> [PROBLEM TO WORK ON]
Every line below that contains the word "ASCII" must be copied.

##########

## src/rtl/telemetry_tx.sv

```systemverilog
// telemetry_tx: serialises component telemetry records into ASCII lines of the
// form "<k> <id> <idx> <hex>\n" for the client link.
//
// Records enter through a small FIFO (rec_*). The head record is copied into a
// message register, and its bytes stream out over a valid/ready byte port (tx_*).
//
// Ports:
//   clk_i        system clock
//   rst_ni       asynchronous active-low reset
//   en_i         allow new messages to start (sampled only at message start)
//   rec_valid_i  record offered          rec_ready_o  FIFO not full
//   rec_kind_i   0 = 'b', 1 = 'f'        rec_id_i     component id
//   rec_index_i  variable index          rec_value_i  value, printed as hex
//   tx_data_o    ASCII byte              tx_valid_o   byte valid
//   tx_ready_i   byte consumed           busy_o       message in flight
//   level_o      FIFO occupancy; the message register is not counted
module telemetry_tx #(
  parameter int VW    = 16,
  parameter int NHEX  = VW / 4,
  parameter int DEPTH = 4,
  parameter int AW    = 2
) (
  input  logic          clk_i,
  input  logic          rst_ni,
  input  logic          en_i,
  input  logic          rec_valid_i,
  output logic          rec_ready_o,
  input  logic          rec_kind_i,
  input  logic [1:0]    rec_id_i,
  input  logic [2:0]    rec_index_i,
  input  logic [VW-1:0] rec_value_i,
  output logic [7:0]    tx_data_o,
  output logic          tx_valid_o,
  input  logic          tx_ready_i,
  output logic          busy_o,
  output logic [AW:0]   level_o
);

  localparam int L  = 8 + NHEX;
  localparam int CW = $clog2(L);

  typedef struct packed {
    logic          kind;
    logic [1:0]    id;
    logic [2:0]    idx;
    logic [VW-1:0] value;
  } rec_t;

  typedef enum logic {IDLE, SEND} state_t;

  rec_t          mem_q [DEPTH];
  rec_t          rec_in;
  rec_t          msg_q, msg_d;
  logic [AW-1:0] wptr_q, rptr_q;
  logic [AW:0]   level_q, level_d;
  logic [CW-1:0] cnt_q, cnt_d;
  state_t        state_q, state_d;
  logic          push, pop, have, hs, last;

  assign rec_in      = '{kind: rec_kind_i, id: rec_id_i, idx: rec_index_i, value: rec_value_i};
  assign rec_ready_o = (level_q != (AW+1)'(DEPTH));
  assign push        = rec_valid_i && rec_ready_o;
  assign have        = (level_q != '0);
  assign hs          = (state_q == SEND) && tx_ready_i;
  assign last        = (cnt_q == CW'(L-1));
  assign busy_o      = (state_q == SEND);
  assign tx_valid_o  = (state_q == SEND);
  assign level_o     = level_q;

  // ---------------- FIFO ----------------
  // Storage needs no reset: level_q alone decides which entries are live.
  always_ff @(posedge clk_i) begin
    if (push) mem_q[wptr_q] <= rec_in;
  end

  always_comb begin
    level_d = level_q;
    case ({push, pop})
      2'b10:   level_d = level_q + (AW+1)'(1);
      2'b01:   level_d = level_q - (AW+1)'(1);
      default: level_d = level_q;
    endcase
  end

  // ---------------- FSM ----------------
  // A pop happens either from IDLE or on the final byte handshake, so the next
  // message follows the '\n' with no bubble cycle.
  always_comb begin
    state_d = state_q;
    cnt_d   = cnt_q;
    msg_d   = msg_q;
    pop     = 1'b0;
    case (state_q)
      IDLE: begin
        if (en_i && have) begin
          pop     = 1'b1;
          msg_d   = mem_q[rptr_q];
          cnt_d   = '0;
          state_d = SEND;
        end
      end
      SEND: begin
        if (hs) begin
          if (!last) begin
            cnt_d = cnt_q + CW'(1);
          end else if (en_i && have) begin
            pop   = 1'b1;
            msg_d = mem_q[rptr_q];
            cnt_d = '0;
          end else begin
            state_d = IDLE;
          end
        end
      end
      default: state_d = IDLE;
    endcase
  end

  always_ff @(posedge clk_i or negedge rst_ni) begin
    if (!rst_ni) begin
      state_q <= IDLE;
      cnt_q   <= '0;
      msg_q   <= '0;
      wptr_q  <= '0;
      rptr_q  <= '0;
      level_q <= '0;
    end else begin
      state_q <= state_d;
      cnt_q   <= cnt_d;
      msg_q   <= msg_d;
      wptr_q  <= wptr_q + AW'(push);
      rptr_q  <= rptr_q + AW'(pop);
      level_q <= level_d;
    end
  end

  // ---------------- byte formatter ----------------
  // Decoded purely from registered state, so tx_data_o is stable while stalled
  // and drops to 00 as soon as reset forces IDLE.
  logic [CW-1:0] di;
  logic [3:0]    nib;

  always_comb begin
    di        = cnt_q - CW'(7);
    nib       = 4'(msg_q.value >> (4 * (NHEX - 1 - int'(di))));
    tx_data_o = 8'h00;
    if (state_q == SEND) begin
      case (cnt_q)
        CW'(0):                 tx_data_o = msg_q.kind ? 8'h66 : 8'h62;
        CW'(1), CW'(4), CW'(6): tx_data_o = 8'h20;
        CW'(2):                 tx_data_o = 8'h30 + {7'd0, msg_q.id[1]};
        CW'(3):                 tx_data_o = 8'h30 + {7'd0, msg_q.id[0]};
        CW'(5):                 tx_data_o = 8'h30 + {5'd0, msg_q.idx};
        default: begin
          if (last)              tx_data_o = 8'h0A;
          else if (nib < 4'd10)  tx_data_o = 8'h30 + {4'd0, nib};
          else                   tx_data_o = 8'h37 + {4'd0, nib};  // 'A' - 10
        end
      endcase
    end
  end

endmodule
```

## config.mk

```make
export PLATFORM = sky130hd
export DESIGN_NAME = telemetry_tx
export DESIGN_NICKNAME = d
export VERILOG_FILES = /design/src/rtl/telemetry_tx.sv
export SDC_FILE = /design/constraint.sdc
export NUM_CORES = 1
export LEC_CHECK = 0
export BUFFER_PORTS_ARGS = -buffer_cell sky130_fd_sc_hd__buf_2
export CAP_MARGIN = 20
export CORE_UTILIZATION = 60
export CTS_CLUSTER_SIZE = 40
export DETAILED_ROUTE_END_ITERATION = 10
export HOLD_SLACK_MARGIN = 0.02
export PLACE_DENSITY = 0.85
export SYNTH_ARGS = -nofsm -noshare
export SYNTH_HDL_FRONTEND = slang
export SYNTH_SLANG_ARGS = --single-unit
```

## constraint.sdc

```tcl
create_clock -name clk_i -period 8.2 [get_ports clk_i]
set_clock_uncertainty 0.05 [all_clocks]
set_input_delay 0.82 -clock clk_i [delete_from_list [all_inputs] [get_ports clk_i]]
set_output_delay 0.82 -clock clk_i [all_outputs]
set_load 0.05 [all_outputs]
```

Yosys cells after proc, flatten, opt, wreduce, memory -nomap -nowiden
Memories as Yosys holds them, arrays and structs flattened. Index checks and enable logic that the tools add are counted.

$add $sub $neg: 12. $lt $le $gt $ge: 1. Equality and inequality tests: 12. Shift-type cells: 1. Muxes and demuxes: 23. Bitwise logic cells: 1. Reductions and logical operators: 8.

Operators with widths (count): 22-bit 2-to-1 mux (3); 22-bit one-hot mux with 2 select lines (1); 7-bit one-hot mux with 5 select lines (1); 16-bit by 32-bit right shift with 4-bit output (1); 7-bit 2-to-1 mux (3); 6-bit by 1-bit adder with 7-bit output (first input constant) (2); 6-bit by 4-bit adder with 7-bit output (first input constant) (2); 4-bit by 3-bit == test with 1-bit output (second input constant) (3); 4-bit 2-to-1 mux (3); 4-bit by 2-bit == test with 1-bit output (second input constant) (2); 4-bit one-hot mux with 2 select lines (1); 6-bit by 3-bit adder with 7-bit output (first input constant) (1); 1-bit 2-to-1 mux (7); 3-bit one-hot mux with 2 select lines (1); 2-bit by 4-bit subtractor with 5-bit output (first input constant) (1); 2-bit by 1-bit adder with 2-bit output (2); 4-bit by 1-bit adder with 4-bit output (second input constant) (1); 4-bit by 1-bit == test with 1-bit output (second input constant) (1); 4-bit == test (second input constant) (1); 4-bit zero test (1); 4-bit < comparator (second input constant) (1); 2-bit by 1-bit != test with 1-bit output (second input constant) (2); 1-bit one-hot mux with 2 select lines (2); 4-bit by 3-bit subtractor with 4-bit output (second input constant) (1); other kinds (12) (14).

Flip-flop bits (word level): 34. Bits in writable memories: 88. Input bits: 27. Output and inout bits: 14. Memories kept: 1.

Memory list: mem_q (depth 4, width 22, rd ports 1, clocked after Yosys merged registers in 0, wr ports 1, line 51) `rec_t mem_q [DEPTH];`.

Longest topological paths before layout
Word-level depth: 8. Mapped depth: 12. Gate-level depth less buffers: 11.

Worst setup path after synthesis
No wires, ideal clock.

Path kind: register to register. Start: reg level_q[0], in the netlist level_o[0]. End: mem mem_q[1][0] (netlist name) (enable). Arrival time: 3.207 ns. Path slack: 4.510 ns. Stages on the path, launching flop included: 5. Period minus slack after synthesis: 3.690 ns. Path through: dfrtp_1 inv_1 nand3_1 nand2_1 nor3b_1.

Word-level cells in the longest chain between the ends: 4.

Ends and longest elaborated chain: from (decl) (line 55) `logic [AW:0] level_q, level_d;`; from (signal assigned) (line 133) `level_q <= level_d;`; 3-bit != test (line 61) `assign rec_ready_o = (level_q != (AW+1)'(DEPTH));`; named net rec_ready_o (line 27) `output logic rec_ready_o,`; 1-bit logical AND (line 62) `assign push = rec_valid_i && rec_ready_o;`; 1-bit 2-to-1 mux (line 73) `if (push) mem_q[wptr_q] <= rec_in;`; 1-bit 2-to-1 mux (not written as such) (line 73); to (decl) (line 51).

The timed path passes the listed nets, and every way through them passes these cells.

Worst setup path in the final report
Start: reg cnt_q[0]. End: out tx_data_o[6].

Word-level cells in the longest chain between the ends: 8.

Ends and longest elaborated chain: from (decl) (line 56) `logic [CW-1:0] cnt_q, cnt_d;`; from (signal assigned) (line 129) `cnt_q <= cnt_d;`; 4-bit by 3-bit subtractor with 4-bit output (line 144) `di = cnt_q - CW'(7);`; 2-bit by 4-bit subtractor with 5-bit output (line 145) `nib = 4'(msg_q.value >> (4 * (NHEX - 1 - int'(di))));`; 16-bit by 32-bit right shift with 4-bit output (line 145); 6-bit by 4-bit adder with 7-bit output (tied with other cells) (line 157) `else tx_data_o = 8'h37 + {4'd0, nib};`; 7-bit 2-to-1 mux (line 156) `else if (nib < 4'd10) tx_data_o = 8'h30 + {4'd0, nib};`; 7-bit 2-to-1 mux (line 155) `if (last) tx_data_o = 8'h0A;`; 7-bit one-hot mux with 5 select lines (*) (line 148) `case (cnt_q)`; 7-bit 2-to-1 mux (*) (line 147) `if (state_q == SEND) begin`; to (decl) (line 32) `output logic [7:0] tx_data_o,`.

Mark *: on every way between the ends. The rest lies on a longest branch, timed or not.

==> flow_summary.toml <==
[worst_setup_path]
rr_startpoint = "cnt_q[0]"
critPathRequiredTime_ps = 7330
r2r-end = "level_o[2]"
cp.arrival_ps = 3270
critPathMaxFanout = 11
critPathKind = "reg2out"
crit_buf_inv = 1
slowest_stage = "dfrtp_1"
slowest_delay_ps = 580
reg2reg_slack_ps = 5470
cp-end-kind = "output port"
rr_worst_depth = 11
cp-start-kind = "flop"
path_cells = "ha_1 > nand2_1 > a21oi_1 > o21ai_0 > ha_1 > nor2b_1 > o221ai_1 > o21ai_0 > and2_1 > buf_2"
crit_family = "compound AO/OA/AOI/OAI gates"

[sta]
fmax_mhz = 242
drv_slew = 0
max-slew-margin-rel = 0.295
tns_ps = 0
setup_viol = 0
tightest_slew_ps = 1060
fin_crit_sh = 0.505
rsz0062_at_grt = "no"
period_minus_slack_ps = 4140
finalHoldViolations = 0

[yosys]
synth_seq_area_share = 0.683
synth_ff_type = "edfxtp_1"
synth_area_leaders = "edfxtp_1 52%, dfrtp_1 17%, mux4_2 11%"
ys_async_sr_fraction = 0.279
synth.largest_area_cell = "edfxtp_1"
synth_fp_nets = 323
netlist_area_um2 = 5110
yosys.cell_types.count = 51
synthCells = 287
synth-edff-count = 88
synth_warnings = 0
avgSynthCellArea_um2 = 17.8
synth_top_area_frac = 0.517
synth.cells.most_frequent = "88 x edfxtp_1, 34 x dfrtp_1, 24 x mux4_2"
synth.most_common_cell = "edfxtp_1"
synth-seq-cells = 122

[floorplanning]
die_h_um = 94.3
core_area_um2 = 8220
row_count = 33
die-area_um2 = 8890
start_util = 0.622
die_x_um = 94.3
pin_count = 41

[clocking]
post_cts_buffers = 0
cts-resized-gates = 0
clk_pin_slew_ps = 60
insertion_delay_ps = 510
htreeDepth = 4
cts_sinks = 122
cts_made_buffers = 17
clock-root-buffer = "clkbuf_8"
clock_path_buffers = 2
holdBufCountCts = 0
cts_tree = "done"

[route]
viasPerCell = 5.98
antenna_left = 0
wl_mm = 8.86
dr_total_vias = 2727
first_pass_iters = 4
drc = 0
routedWlPerCell_um = 19.4
drtIter0Drc = 156

[grt]
grt_usage = 0.229
grt_max_degree = 35
grt_pass1_vias = 2793
antenna_found_initial = 0
grt.overflow.total = 0
grt_pass1_wl_mm = 14.2

[power]
ir_drop_mv = 0.222
leakagePower_nw = 2.24
power_density_nw_per_um2 = 410

[place]
dp_hpwl_mm = 5.43
port_buffers = 39
gp_congestion = 0.926
post_dp_cell_area_um2 = 5420

[final_layout]
drive_above_1_share = 0.365
nets = 374
antenna_cells = 0
area_growth_pct = 17.6
design_area_um2 = 6010

[worst_hold_path]
hp-class = "in2async"

[job]
drv_cap = 0

[outcome]
status = "complete, no violations"
==> layout by cell type (no fill, tap or decap), types with 3 or more instances in the layout <==
master      count
nand3_1         4
ha_1            8
o21ai_0         9
edfxtp_1       88
a22o_1          3
clkinv_4        4
nand2_1         9
bufinv_16       3
clkbuf_16      16
nor2_1         11
clkinvlp_4      4
mux4_2         24
nor2b_1         3
a21oi_1         6
dfrtp_1        34
buf_4           6
mux2_2         22
buf_2          39
inv_1           8
xor2_1          5
==> logic make-up after synthesis <==
kind of cell / share of synthesized area
other: 0.000734
adders and majority gates: 0.0235
muxes: 0.166
DFF: 0.683
xor gates and xnor gates: 0.0103
buffers and inverters: 0.0208
and+or+nand+nor: 0.0426
AOI/OAI and AO/OA: 0.0521
==> cell type report <==
type / count / area [um^2]
Sequential cell: 122 / 3490
Fill cell: 497 / 2200
Multi-Input combinational cell: 144 / 1530
Clock buffer: 18 / 418
Timing Repair Buffer: 45 / 240
Clock inverter: 14 / 173
Tap cell: 105 / 131
Inverter: 8 / 30.0
==> state kept, by name, summed over array words and instances (netlist names) <==
signal	cells
level_o	3
msg_q	22
cnt_q	4
wptr_q	2
mem_q	88
busy_o	1
rptr_q	2
==> metal layers <==
| metal | vias to the layer above | GRT usage | routed length [um] |
|---|---|---|---|
| li1 | 1239 | - | - |
| met2 | 69 | 0.368 | 4510 |
| met3 | 9 | 0.0663 | 331 |
| met4 | 0 | 0.0949 | 89 |
| met5 | - | 0 | 0 |
| met1 | 1410 | 0.292 | 3930 |
==> worst register-to-register path, cell delays in order, from the launching register on <==
cell and delay [ps]:
dfrtp_1 580, ha_1 350, and2b_1 210, and2_1 180, nand2_1 100, a21boi_2 170
ha_1 190, inv_1 60, fa_1 370, xor2_1 150, nor2_1 100, xor2_1 150
==> report_power, final <==
group | leakage, nW | total, mW | switching [mW] | internal [mW]
registers | 1.22 | 0.972 | 0.131 | 0.840
clock network | 0.275 | 0.726 | 0.263 | 0.463
logic | 0.751 | 0.767 | 0.429 | 0.338
==> stage by stage <==
stage               hold WS, ps  total power [mW]  cells  worst slack [ps]   util
floorplan                   422              1.55    287              4510      -
global placement            438              1.72    424              4670  0.660
detailed placement          446              1.75    424              4600  0.660
CTS                         355              2.48    456              4060  0.732
global route                380              2.59    456              3770  0.732
finish                      334              2.46    456              4060  0.732
==> worst max path at each step <==
stage / start / end / slack (ps) / depth (start not counted)
finish: cnt_q[0] / tx_data_o[6] / 4060 / 10
global route: cnt_q[0] / tx_data_o[6] / 3770 / 10
CTS: cnt_q[0] / tx_data_o[2] / 4060 / 10
detailed placement: cnt_q[0] / tx_data_o[2] / 4600 / 10
global placement: cnt_q[0] / tx_data_o[2] / 4670 / 10
floorplan: level_o[0] / mem_q[1][0] / 4510 / 4
No activity file was read; power rests on OpenSTA's default activity.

##########

> [PROBLEM SOLUTION]
// telemetry_tx: serialises component telemetry records into ASCII lines of the
//   tx_data_o    ASCII byte              tx_valid_o   byte valid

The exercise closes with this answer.